[Collected data]
$ cat src/rtl/dsr_pkg.sv
package dsr_pkg;
  localparam int ADDR_W     = 21;
  localparam int DATA_W     = 32;
  localparam int DATA_LO    = ADDR_W;            // 21
  localparam int CTRL_LO    = ADDR_W + DATA_W;   // 53
  localparam int BUS_REGION = CTRL_LO + 3;       // 56

  localparam logic REG_CFG  = 1'b0;
  localparam logic REG_KEEP = 1'b1;

  typedef enum logic { BUS16 = 1'b0, BUS32 = 1'b1 } bus_mode_e;

  function automatic logic [BUS_REGION-1:0] bus_group_mask(input bus_mode_e mode);
    logic [BUS_REGION-1:0] m;
    m = '1;
    if (mode == BUS16) m[DATA_LO+DATA_W-1 : DATA_LO+16] = '0;
    else               m[1:0] = '0;
    return m;
  endfunction
endpackage

$ cat src/rtl/dsr_cfg_regs.sv
module dsr_cfg_regs
  import dsr_pkg::*;
(
  input  logic       clk_i,
  input  logic       rst_ni,
  input  logic       wr_en_i,
  input  logic       wr_addr_i,
  input  logic [1:0] wr_data_i,
  input  logic       stby_i,
  input  logic       enter_i,
  output logic       ram_boot_o,
  output logic       bus_keep_o,
  output logic       io_keep_o,
  output logic       cfg_err_o,
  output logic       keep_clr_o
);
  logic ram_boot_q, bus_keep_q, io_keep_q, err_q;
  logic wr_ok, cfg_wr, illegal;

  assign wr_ok      = wr_en_i && !stby_i;
  assign cfg_wr     = wr_ok && (wr_addr_i == REG_CFG);
  assign illegal    = wr_data_i[1] && !wr_data_i[0];
  assign keep_clr_o = wr_ok && (wr_addr_i == REG_KEEP) && !wr_data_i[0] && io_keep_q;

  always_ff @(posedge clk_i or negedge rst_ni) begin
    if (!rst_ni) begin
      ram_boot_q <= 1'b0;
      bus_keep_q <= 1'b0;
      err_q      <= 1'b0;
    end else if (cfg_wr) begin
      if (illegal) err_q <= 1'b1;
      else begin
        ram_boot_q <= wr_data_i[0];
        bus_keep_q <= wr_data_i[1];
      end
    end
  end

  always_ff @(posedge clk_i or negedge rst_ni) begin
    if (!rst_ni)         io_keep_q <= 1'b0;
    else if (enter_i)    io_keep_q <= 1'b1;
    else if (keep_clr_o) io_keep_q <= 1'b0;
  end

  assign ram_boot_o = ram_boot_q;
  assign bus_keep_o = bus_keep_q;
  assign io_keep_o  = io_keep_q;
  assign cfg_err_o  = err_q;

  assert_cfg_legal_R5: assert property (@(posedge clk_i) disable iff (!rst_ni)
    !(bus_keep_q && !ram_boot_q));

  assert_reject_keeps_cfg_R5: assert property (@(posedge clk_i) disable iff (!rst_ni)
    (cfg_wr && illegal) |=> ($stable(ram_boot_q) && $stable(bus_keep_q) && err_q));

  assert_keep_write1_noop_R8: assert property (@(posedge clk_i) disable iff (!rst_ni)
    (wr_ok && wr_addr_i == REG_KEEP && wr_data_i[0] && !enter_i) |=> $stable(io_keep_q));

  assert_err_sticky_R5: assert property (@(posedge clk_i) disable iff (!rst_ni)
    err_q |=> err_q);
endmodule

$ cat src/rtl/dsr_hold_ctrl.sv
module dsr_hold_ctrl (
  input  logic clk_i,
  input  logic rst_ni,
  input  logic stby_enter_i,
  input  logic stby_exit_i,
  input  logic ram_boot_i,
  input  logic bus_keep_i,
  input  logic keep_clr_i,
  output logic enter_o,
  output logic stby_o,
  output logic bus_hold_o,
  output logic gen_hold_o,
  output logic wake_o,
  output logic boot_ram_o
);
  logic stby_q, bus_hold_q, gen_hold_q, wake_q, boot_ram_q, exit_ok;

  assign enter_o = stby_enter_i && !stby_q;
  assign exit_ok = stby_exit_i && stby_q;

  always_ff @(posedge clk_i or negedge rst_ni) begin
    if (!rst_ni) begin
      stby_q     <= 1'b0;
      bus_hold_q <= 1'b0;
      gen_hold_q <= 1'b0;
      wake_q     <= 1'b0;
      boot_ram_q <= 1'b0;
    end else begin
      wake_q <= exit_ok;
      if (enter_o) begin
        stby_q     <= 1'b1;
        bus_hold_q <= 1'b1;
        gen_hold_q <= 1'b1;
      end else if (exit_ok) begin
        stby_q     <= 1'b0;
        boot_ram_q <= ram_boot_i;
        if (!bus_keep_i) bus_hold_q <= 1'b0;
      end else if (keep_clr_i) begin
        bus_hold_q <= 1'b0;
        gen_hold_q <= 1'b0;
      end
    end
  end

  assign stby_o     = stby_q;
  assign bus_hold_o = bus_hold_q;
  assign gen_hold_o = gen_hold_q;
  assign wake_o     = wake_q;
  assign boot_ram_o = boot_ram_q;

  assert_enter_holds_R3: assert property (@(posedge clk_i) disable iff (!rst_ni)
    enter_o |=> (stby_q && bus_hold_q && gen_hold_q));

  assert_exit_frees_bus_R6: assert property (@(posedge clk_i) disable iff (!rst_ni)
    (exit_ok && !bus_keep_i) |=> (!bus_hold_q && gen_hold_q));

  assert_exit_keeps_bus_R7: assert property (@(posedge clk_i) disable iff (!rst_ni)
    (exit_ok && bus_keep_i) |=> bus_hold_q);

  assert_gen_release_on_clear_R9: assert property (@(posedge clk_i) disable iff (!rst_ni)
    $fell(gen_hold_q) |-> $past(keep_clr_i));

  assert_wake_single_R11: assert property (@(posedge clk_i) disable iff (!rst_ni)
    wake_q |=> !wake_q);
endmodule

Task requirements = Read through the entries and copy each line in which "output" appears.

Answer to this task =
  output logic       ram_boot_o,
  output logic       bus_keep_o,
  output logic       io_keep_o,
  output logic       cfg_err_o,
  output logic       keep_clr_o
  output logic enter_o,
  output logic stby_o,
  output logic bus_hold_o,
  output logic gen_hold_o,
  output logic wake_o,
  output logic boot_ram_o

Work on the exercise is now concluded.